I was never overjoyed with was the size of the AbstractModel class. Many of the features are tightly coupled, I wanted to get the sampling into it's own class. It is not 100% clean as we still walk back into the AbstractModel to get config values and other things, but again I just like to split things out and see how they evolve.

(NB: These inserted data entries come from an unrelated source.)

[src/rtl/accAluPkg.sv]
package accAluPkg;
  localparam int DATA_W = 8;
  localparam int NIB_W  = DATA_W / 2;
  localparam int OPC_W  = 4;
  localparam int MSB    = DATA_W - 1;

  // flag byte bit positions
  localparam int FLG_S  = 7;
  localparam int FLG_Z  = 6;
  localparam int FLG_H  = 4;
  localparam int FLG_PV = 2;
  localparam int FLG_N  = 1;
  localparam int FLG_C  = 0;

  typedef enum logic [OPC_W-1:0] {
    OP_ADD = 4'd0,
    OP_ADC = 4'd1,
    OP_SUB = 4'd2,
    OP_SBC = 4'd3,
    OP_CMP = 4'd4,
    OP_AND = 4'd5,
    OP_OR  = 4'd6,
    OP_XOR = 4'd7,
    OP_NEG = 4'd8,
    OP_CPL = 4'd9,
    OP_SCF = 4'd10,
    OP_CCF = 4'd11
  } aluOpE;

  typedef enum logic [1:0] {LG_NONE, LG_AND, LG_OR, LG_XOR} logicSelE;

  typedef struct packed {
    logic     load;
    logic     writeAcc;
    logic     arith;
    logic     sub;
    logic     useCarry;
    logic     zeroA;
    logicSelE logicSel;
    logic     cpl;
    logic     scf;
    logic     ccf;
  } aluStbT;
endpackage

[src/rtl/aluCtrl.sv]
module aluCtrl
  import accAluPkg::*;
(
  input  logic             clk,
  input  logic             rstN,
  input  logic             opValid,
  input  logic [OPC_W-1:0] opCode,
  output aluStbT           stb
);
  always_comb begin
    stb = '0;
    if (opValid) begin
      case (opCode)
        OP_ADD: begin stb.load = 1'b1; stb.writeAcc = 1'b1; stb.arith = 1'b1; end
        OP_ADC: begin stb.load = 1'b1; stb.writeAcc = 1'b1; stb.arith = 1'b1; stb.useCarry = 1'b1; end
        OP_SUB: begin stb.load = 1'b1; stb.writeAcc = 1'b1; stb.arith = 1'b1; stb.sub = 1'b1; end
        OP_SBC: begin stb.load = 1'b1; stb.writeAcc = 1'b1; stb.arith = 1'b1; stb.sub = 1'b1; stb.useCarry = 1'b1; end
        OP_CMP: begin stb.load = 1'b1; stb.arith = 1'b1; stb.sub = 1'b1; end
        OP_AND: begin stb.load = 1'b1; stb.writeAcc = 1'b1; stb.logicSel = LG_AND; end
        OP_OR:  begin stb.load = 1'b1; stb.writeAcc = 1'b1; stb.logicSel = LG_OR; end
        OP_XOR: begin stb.load = 1'b1; stb.writeAcc = 1'b1; stb.logicSel = LG_XOR; end
        OP_NEG: begin stb.load = 1'b1; stb.writeAcc = 1'b1; stb.arith = 1'b1; stb.sub = 1'b1; stb.zeroA = 1'b1; end
        OP_CPL: begin stb.load = 1'b1; stb.writeAcc = 1'b1; stb.cpl = 1'b1; end
        OP_SCF: begin stb.load = 1'b1; stb.scf = 1'b1; end
        OP_CCF: begin stb.load = 1'b1; stb.ccf = 1'b1; end
        default: stb = '0;
      endcase
    end
  end

  // compare must never update the accumulator
  assert_cmp_keeps_acc_R4: assert property (@(posedge clk) disable iff (!rstN)
    (opValid && opCode == OP_CMP) |-> !stb.writeAcc);

  // nothing happens without a valid operation
  assert_idle_no_strobe_R2: assert property (@(posedge clk) disable iff (!rstN)
    !opValid |-> (!stb.writeAcc && !stb.load));
endmodule

[src/rtl/aluDatapath.sv]
module aluDatapath
  import accAluPkg::*;
(
  input  logic              clk,
  input  logic              rstN,
  input  aluStbT            stb,
  input  logic [DATA_W-1:0] accIn,
  input  logic [DATA_W-1:0] operand,
  input  logic              carryIn,
  output logic [DATA_W-1:0] result,
  output logic [DATA_W-1:0] flagQ
);
  logic [DATA_W-1:0] opA, opB, opBx, arithRes, logicRes;
  logic [DATA_W:0]   fullSum;
  logic [NIB_W:0]    lowSum;
  logic              cinRaw, cinX, carryOut, halfOut, ovf;
  logic [DATA_W-1:0] flagNext;

  // subtraction is done as a + ~b + ~borrow; carries are inverted back to borrows
  always_comb begin
    opA      = stb.zeroA ? '0 : accIn;
    opB      = stb.zeroA ? accIn : operand;
    cinRaw   = stb.useCarry & carryIn;
    opBx     = stb.sub ? ~opB : opB;
    cinX     = stb.sub ? ~cinRaw : cinRaw;
    fullSum  = {1'b0, opA} + {1'b0, opBx} + {{DATA_W{1'b0}}, cinX};
    lowSum   = {1'b0, opA[NIB_W-1:0]} + {1'b0, opBx[NIB_W-1:0]} + {{NIB_W{1'b0}}, cinX};
    arithRes = fullSum[DATA_W-1:0];
    carryOut = fullSum[DATA_W] ^ stb.sub;
    halfOut  = lowSum[NIB_W] ^ stb.sub;
    ovf      = (opA[MSB] == opBx[MSB]) && (arithRes[MSB] != opA[MSB]);
  end

  always_comb begin
    case (stb.logicSel)
      LG_AND:  logicRes = accIn & operand;
      LG_OR:   logicRes = accIn | operand;
      LG_XOR:  logicRes = accIn ^ operand;
      default: logicRes = accIn;
    endcase
    if (stb.arith)                    result = arithRes;
    else if (stb.logicSel != LG_NONE) result = logicRes;
    else if (stb.cpl)                 result = ~accIn;
    else                              result = accIn;
  end

  always_comb begin
    flagNext = flagQ;
    if (stb.arith) begin
      flagNext[FLG_S]  = result[MSB];
      flagNext[FLG_Z]  = (result == '0);
      flagNext[FLG_H]  = halfOut;
      flagNext[FLG_PV] = ovf;
      flagNext[FLG_N]  = stb.sub;
      flagNext[FLG_C]  = carryOut;
    end else if (stb.logicSel != LG_NONE) begin
      flagNext[FLG_S]  = result[MSB];
      flagNext[FLG_Z]  = (result == '0);
      flagNext[FLG_H]  = (stb.logicSel == LG_AND);
      flagNext[FLG_PV] = ~^result;
      flagNext[FLG_N]  = 1'b0;
      flagNext[FLG_C]  = 1'b0;
    end else if (stb.cpl) begin
      flagNext[FLG_H]  = 1'b1;
      flagNext[FLG_N]  = 1'b1;
    end else if (stb.scf) begin
      flagNext[FLG_C]  = 1'b1;
      flagNext[FLG_H]  = 1'b0;
      flagNext[FLG_N]  = 1'b0;
    end else if (stb.ccf) begin
      flagNext[FLG_C]  = ~flagQ[FLG_C];
      flagNext[FLG_N]  = 1'b0;
    end
  end

  always_ff @(posedge clk or negedge rstN) begin
    if (!rstN)         flagQ <= '0;
    else if (stb.load) flagQ <= flagNext;
  end

  assert_flags_hold_R1: assert property (@(posedge clk) disable iff (!rstN)
    !stb.load |=> $stable(flagQ));

  assert_spare_bits_R9: assert property (@(posedge clk) disable iff (!rstN)
    1'b1 |=> $stable({flagQ[5], flagQ[3]}));

  assert_add_clears_n_R3: assert property (@(posedge clk) disable iff (!rstN)
    (stb.load && stb.arith && !stb.sub) |=> !flagQ[FLG_N]);

  assert_sub_sets_n_R4: assert property (@(posedge clk) disable iff (!rstN)
    (stb.load && stb.arith && stb.sub) |=> flagQ[FLG_N]);

  assert_logic_flags_R5: assert property (@(posedge clk) disable iff (!rstN)
    (stb.load && stb.logicSel != LG_NONE) |=>
      (!flagQ[FLG_C] && !flagQ[FLG_N] && flagQ[FLG_PV] == $past(~^result)));

  assert_cpl_keeps_R7: assert property (@(posedge clk) disable iff (!rstN)
    (stb.load && stb.cpl) |=>
      (flagQ[FLG_H] && flagQ[FLG_N] &&
       {flagQ[FLG_S], flagQ[FLG_Z], flagQ[FLG_PV], flagQ[FLG_C]} ==
       $past({flagQ[FLG_S], flagQ[FLG_Z], flagQ[FLG_PV], flagQ[FLG_C]})));

  assert_scf_R8: assert property (@(posedge clk) disable iff (!rstN)
    (stb.load && stb.scf) |=>
      (flagQ[FLG_C] && !flagQ[FLG_H] && !flagQ[FLG_N] &&
       {flagQ[FLG_S], flagQ[FLG_Z], flagQ[FLG_PV]} ==
       $past({flagQ[FLG_S], flagQ[FLG_Z], flagQ[FLG_PV]})));
endmodule

[src/rtl/accAlu.sv]
module accAlu
  import accAluPkg::*;
(
  input  logic              clk,
  input  logic              rstN,
  input  logic              opValid,
  input  logic [OPC_W-1:0]  opCode,
  input  logic [DATA_W-1:0] accIn,
  input  logic [DATA_W-1:0] operand,
  input  logic              carryIn,
  output logic [DATA_W-1:0] result,
  output logic              accWrite,
  output logic [DATA_W-1:0] flags
);
  aluStbT stb;

  aluCtrl ctrl_i (
    .clk(clk), .rstN(rstN), .opValid(opValid), .opCode(opCode), .stb(stb)
  );

  aluDatapath dp_i (
    .clk(clk), .rstN(rstN), .stb(stb), .accIn(accIn), .operand(operand),
    .carryIn(carryIn), .result(result), .flagQ(flags)
  );

  assign accWrite = stb.writeAcc;
endmodule

[config.mk]
export PLATFORM = sky130hd
export DESIGN_NAME = accAlu
export DESIGN_NICKNAME = d
export VERILOG_FILES = /design/src/rtl/accAluPkg.sv /design/src/rtl/aluCtrl.sv /design/src/rtl/aluDatapath.sv /design/src/rtl/accAlu.sv
export SDC_FILE = /design/constraint.sdc
export NUM_CORES = 1
export LEC_CHECK = 0
export BUFFER_PORTS_ARGS = -buffer_cell sky130_fd_sc_hd__buf_2
export CAP_MARGIN = 20
export CORE_MARGIN = 2
export CORE_UTILIZATION = 51
export CTS_BUF_LIST = sky130_fd_sc_hd__clkbuf_16
export DETAILED_ROUTE_END_ITERATION = 8
export GPL_TIMING_DRIVEN = 1
export PLACE_DENSITY = 0.79
export REMOVE_ABC_BUFFERS = 1
export SKIP_CTS_REPAIR_TIMING = 1
export SYNTH_ARGS = -nofsm -noshare
export SYNTH_HDL_FRONTEND = slang
export SYNTH_SLANG_ARGS = --single-unit
[constraint.sdc]
create_clock -name clk -period 4.4 [get_ports clk]
set_clock_uncertainty 0.15 [all_clocks]
set_input_delay 0.88 -clock clk [delete_from_list [all_inputs] [get_ports clk]]
set_output_delay 0.88 -clock clk [all_outputs]
set_load 0.03 [all_outputs]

First, Lets look at where sampling is called. Here we are in our method that Generates text:

public Response generate(UUID sessionId, PromptContext promptContext, 
    GeneratorParameters generatorParameters, GenerateEvent onTokenWithTimings) {

AbstractTensor last = batchForward(promptTokens, startPos, kvmem);
GeneratorSampler sampler = new GeneratorSampler(this, last.slice(last.shape().first() - 1), 
temperature, random.nextFloat(), logits, sampleOutput.getOutputLayerNorm());

for (int i = startPos + promptTokens.length; i < ntokens; i++) {
    AbstractTensor output = forward(next, i, kvmem);
    tokensGenerated++;
    GeneratorSampler sampler1 = new GeneratorSampler(this, output, 
       temperature,random.nextFloat(), logits, sampleOutput.getOutputLayerNorm());
    next = sampler1.sample();
    output.close();

Without diving to much into the code that overall makes sense. We need to start our process. We generate and keep doing until out of tokens or the model says END.

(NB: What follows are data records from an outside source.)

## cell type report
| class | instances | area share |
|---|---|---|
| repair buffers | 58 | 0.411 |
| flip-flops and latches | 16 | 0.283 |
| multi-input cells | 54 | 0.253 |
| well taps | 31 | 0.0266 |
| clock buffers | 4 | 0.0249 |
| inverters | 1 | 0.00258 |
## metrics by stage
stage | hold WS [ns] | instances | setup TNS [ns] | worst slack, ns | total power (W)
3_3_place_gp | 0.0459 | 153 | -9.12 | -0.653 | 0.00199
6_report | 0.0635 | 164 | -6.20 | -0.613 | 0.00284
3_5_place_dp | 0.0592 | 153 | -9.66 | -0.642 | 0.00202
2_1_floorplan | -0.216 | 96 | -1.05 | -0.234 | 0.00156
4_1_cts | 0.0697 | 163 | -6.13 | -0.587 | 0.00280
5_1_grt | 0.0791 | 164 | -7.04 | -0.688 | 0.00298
[src/rtl/cas_pkg.sv]
package cas_pkg;
  localparam int OFF_W = 5;

  typedef struct packed {
    logic             wrap;
    logic             rsvd;
    logic             hi_half;
    logic [OFF_W-1:0] offset;
  } route_ent_t;

  typedef enum logic [2:0] {
    ST_IDLE,
    ST_TBL_RD,
    ST_TBL_WAIT,
    ST_CAS_WAIT,
    ST_NIB
  } walk_st_e;
endpackage

[src/rtl/cas_entry_decode.sv]
module cas_entry_decode
  import cas_pkg::*;
#(
  parameter int ESF_MAX_OFF = 23
) (
  input  logic [7:0]       raw_i,
  input  logic             e1_mode_i,
  output logic             wrap_o,
  output logic             hi_half_o,
  output logic [OFF_W-1:0] offset_o,
  output logic             off_bad_o
);
  localparam int E1_MAX_OFF = (1 << OFF_W) - 1;

  route_ent_t ent;
  assign ent       = route_ent_t'(raw_i);
  assign wrap_o    = ent.wrap;
  assign hi_half_o = ent.hi_half;
  assign offset_o  = ent.offset;
  // offset limit depends on framing; reserved bit deliberately unused
  always_comb begin
    if (e1_mode_i) off_bad_o = (int'(ent.offset) > E1_MAX_OFF);
    else           off_bad_o = (int'(ent.offset) > ESF_MAX_OFF);
  end
endmodule

[src/rtl/cas_walk_ctrl.sv]
module cas_walk_ctrl
  import cas_pkg::*;
#(
  parameter int TRK_W       = 2,
  parameter int TBL_AW      = 5,
  parameter int OVR_W       = 8,
  parameter int ESF_MAX_OFF = 23
) (
  input  logic                    clk,
  input  logic                    rst_n,
  input  logic                    eosf_i,
  input  logic [TRK_W-1:0]        trunk_i,
  input  logic                    e1_mode_i,
  input  logic                    drain_busy_i,
  output logic                    tbl_rd_o,
  output logic [TRK_W+TBL_AW-1:0] tbl_addr_o,
  input  logic [7:0]              tbl_data_i,
  output logic                    cas_rd_o,
  output logic [TRK_W+OFF_W-1:0]  cas_addr_o,
  input  logic [7:0]              cas_data_i,
  output logic                    nib_vld_o,
  output logic [3:0]              nib_o,
  output logic                    nib_last_o,
  input  logic                    nib_rdy_i,
  output logic                    walking_o,
  output logic                    offset_err_o,
  output logic [OVR_W-1:0]        overrun_cnt_o
);
  localparam logic [TBL_AW-1:0] IDX_MAX = {TBL_AW{1'b1}};
  localparam logic [OVR_W-1:0]  OVR_SAT = {OVR_W{1'b1}};

  walk_st_e          st_q;
  logic [TRK_W-1:0]  trunk_q;
  logic              e1_q;
  logic [TBL_AW-1:0] idx_q;
  logic              half_q;
  logic              last_q;
  logic [3:0]        nib_q;
  logic              err_q;
  logic [OVR_W-1:0]  ovr_q;

  logic             d_wrap, d_hi, d_bad;
  logic [OFF_W-1:0] d_off;

  cas_entry_decode #(.ESF_MAX_OFF(ESF_MAX_OFF)) u_dec (
    .raw_i    (tbl_data_i),
    .e1_mode_i(e1_q),
    .wrap_o   (d_wrap),
    .hi_half_o(d_hi),
    .offset_o (d_off),
    .off_bad_o(d_bad)
  );

  logic start, busy_any;
  assign busy_any = (st_q != ST_IDLE) || drain_busy_i;
  assign start    = eosf_i && !busy_any;

  assign tbl_rd_o   = (st_q == ST_TBL_RD);
  assign tbl_addr_o = {trunk_q, idx_q};
  assign cas_rd_o   = (st_q == ST_TBL_WAIT) && !d_bad;
  assign cas_addr_o = {trunk_q, d_off};
  assign nib_vld_o  = (st_q == ST_NIB);
  assign nib_o      = nib_q;
  assign nib_last_o = last_q;
  assign walking_o  = (st_q != ST_IDLE);
  assign offset_err_o  = err_q;
  assign overrun_cnt_o = ovr_q;

  always_ff @(posedge clk or negedge rst_n) begin
    if (!rst_n) begin
      st_q    <= ST_IDLE;
      trunk_q <= '0;
      e1_q    <= 1'b0;
      idx_q   <= '0;
      half_q  <= 1'b0;
      last_q  <= 1'b0;
      nib_q   <= '0;
      err_q   <= 1'b0;
      ovr_q   <= '0;
    end else begin
      if (eosf_i && busy_any && ovr_q != OVR_SAT) ovr_q <= ovr_q + 1'b1;
      unique case (st_q)
        ST_IDLE: if (start) begin
          trunk_q <= trunk_i;
          e1_q    <= e1_mode_i;
          idx_q   <= '0;
          st_q    <= ST_TBL_RD;
        end
        ST_TBL_RD: st_q <= ST_TBL_WAIT;
        ST_TBL_WAIT: begin
          last_q <= d_wrap || (idx_q == IDX_MAX);
          half_q <= d_hi;
          if (d_bad) begin
            nib_q <= 4'h0;
            err_q <= 1'b1;
            st_q  <= ST_NIB;
          end else begin
            st_q  <= ST_CAS_WAIT;
          end
        end
        ST_CAS_WAIT: begin
          nib_q <= half_q ? cas_data_i[7:4] : cas_data_i[3:0];
          st_q  <= ST_NIB;
        end
        ST_NIB: if (nib_rdy_i) begin
          if (last_q) st_q <= ST_IDLE;
          else begin
            idx_q <= idx_q + 1'b1;
            st_q  <= ST_TBL_RD;
          end
        end
        default: st_q <= ST_IDLE;
      endcase
    end
  end
endmodule
[src/rtl/ctl_bit_pkg.sv]
package ctl_bit_pkg;
  localparam int WORD_W   = 32;
  localparam int N_BITS   = 4;
  localparam int N_DRV    = 2;
  // word bit positions decoded by the unit
  localparam int POS_CRY  = 10;
  localparam int POS_TGT  = 9;
  localparam int POS_ACK  = 6;
  localparam int POS_ATN  = 3;
  localparam int POS_SATN = 24;
  // indices into the packed state vector
  localparam int IX_ATN   = 0;
  localparam int IX_ACK   = 1;
  localparam int IX_TGT   = 2;
  localparam int IX_CRY   = 3;
  localparam int OP_W     = 3;

  typedef enum logic [OP_W-1:0] {
    OP_SEL  = 3'd0,
    OP_DISC = 3'd1,
    OP_WAIT = 3'd2,
    OP_SET  = 3'd3,
    OP_CLR  = 3'd4
  } io_op_e;

  function automatic logic [N_BITS-1:0] f_mask(input logic [WORD_W-1:0] w);
    logic [N_BITS-1:0] m;
    m = '0;
    m[IX_CRY] = w[POS_CRY];
    m[IX_TGT] = w[POS_TGT];
    m[IX_ACK] = w[POS_ACK];
    m[IX_ATN] = w[POS_ATN];
    return m;
  endfunction

  function automatic logic f_is_io(input logic [OP_W-1:0] op);
    return op <= OP_CLR;
  endfunction

  function automatic logic f_illegal(input logic [OP_W-1:0] op, input logic satn,
                                     input logic tgt);
    return f_is_io(op) && satn && !(op == OP_SEL && !tgt);
  endfunction

  function automatic logic [N_BITS-1:0] f_apply(input logic [N_BITS-1:0] cur,
                                                input logic [N_BITS-1:0] m,
                                                input logic set_not_clr);
    return set_not_clr ? (cur | m) : (cur & ~m);
  endfunction
endpackage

Notice we added dropwizard metrics.

forward1 = abstractModel.metricRegistry.histogram("sample.foward1");
dotprod2 = abstractModel.metricRegistry.histogram("sample.dotproduct2");
fullSample = abstractModel.metricRegistry.histogram("sample.fullsample");

We want to know where the most time elapses, so we created a series of histograms. These are awesome at tracking time and percentiles. Like so:

    long start = System.nanoTime();
    try (AbstractTensor embedding = layerNorm.forward(output)) {
        long afterForward = System.nanoTime();
        forward1.update(Math.abs(afterForward - start));

We have one histogram over the entire sample method and we introduced two other ones tactically in places that looked computationally heavy. Now, here goes the fun part!

public int sample() {
    long start = System.nanoTime();
    try (AbstractTensor embedding = layerNorm.forward(output)) {
        long afterForward = System.nanoTime();
        forward1.update(Math.abs(afterForward - start));

        VectorMath.pchunk(0, abstractModel.config.vocabularySize, (chunkStart, chunkSize) -> {
            abstractModel.configurableTensorProvider.get()
                    .dotProductChunk(logits, embedding, abstractModel.sampleOutput.getOutputLogitsWeights(), 0,
                            abstractModel.config.embeddingLength, chunkStart, chunkSize);
        }, abstractModel.configurableTensorProvider.get().parallelSplitSize());
        long afterDotProductChunk = System.nanoTime();
        dotprod2.update(Math.abs(afterDotProductChunk - afterForward));

        if (abstractModel.config.logitMultiplier != null) {
            CausualWhisperer.LOGGER.debug("scaling logits logitMultiplier: {}", abstractModel.config.logitMultiplier);
            abstractModel.configurableTensorProvider.get().scale(1.0f / abstractModel.config.logitMultiplier,
                    logits, 0, abstractModel.config.vocabularySize);
        }
        int maxi = Integer.MIN_VALUE;
        double maxv = Double.NEGATIVE_INFINITY;
        for (int i = 0; i < abstractModel.config.vocabularySize; i++) {
            float v = logits.get(0, i);
            if (abstractModel.config.finalLogitSoftCapping != null) {
                v /= abstractModel.config.finalLogitSoftCapping;
                v = (float) FastMath.tanh(v);
                v = v * abstractModel.config.finalLogitSoftCapping;
                logits.set(v, 0, i);
            }
            if (v > maxv) {
                maxi = i;
                maxv = v;
            }
        }
        if (temperature == 0.0) {
            CausualWhisperer.LOGGER.debug("temperature at 0 returning maxi {}", maxi);
            return maxi;
        }
        float sum = 0;
        for (int i = 0; i < abstractModel.config.vocabularySize; i++) {
            float v = (float) FastMath.exp((logits.get(0, i) - maxv) / temperature);
            sum += v;
            logits.set(v, 0, i);
        }
        float acc = 0;
        for (int i = 0; i < abstractModel.config.vocabularySize; i++) {
            float v = logits.get(0, i) / sum;
            acc += v;
            if (acc >= uniformSample) {
                CausualWhisperer.LOGGER.debug("accumulator {} >= uniformSample {} returning {}", acc, uniformSample, i);
                return i;
            }
        }
        CausualWhisperer.LOGGER.debug("Reached end returning {}", abstractModel.config.vocabularySize - 1);
        return abstractModel.config.vocabularySize - 1;
    } finally {
        long end = System.nanoTime();
        fullSample.update(Math.abs(end - start));
    }
}

It is fairly obvious why temperature =0.0 is fast. Right in the middle of the method we exit early.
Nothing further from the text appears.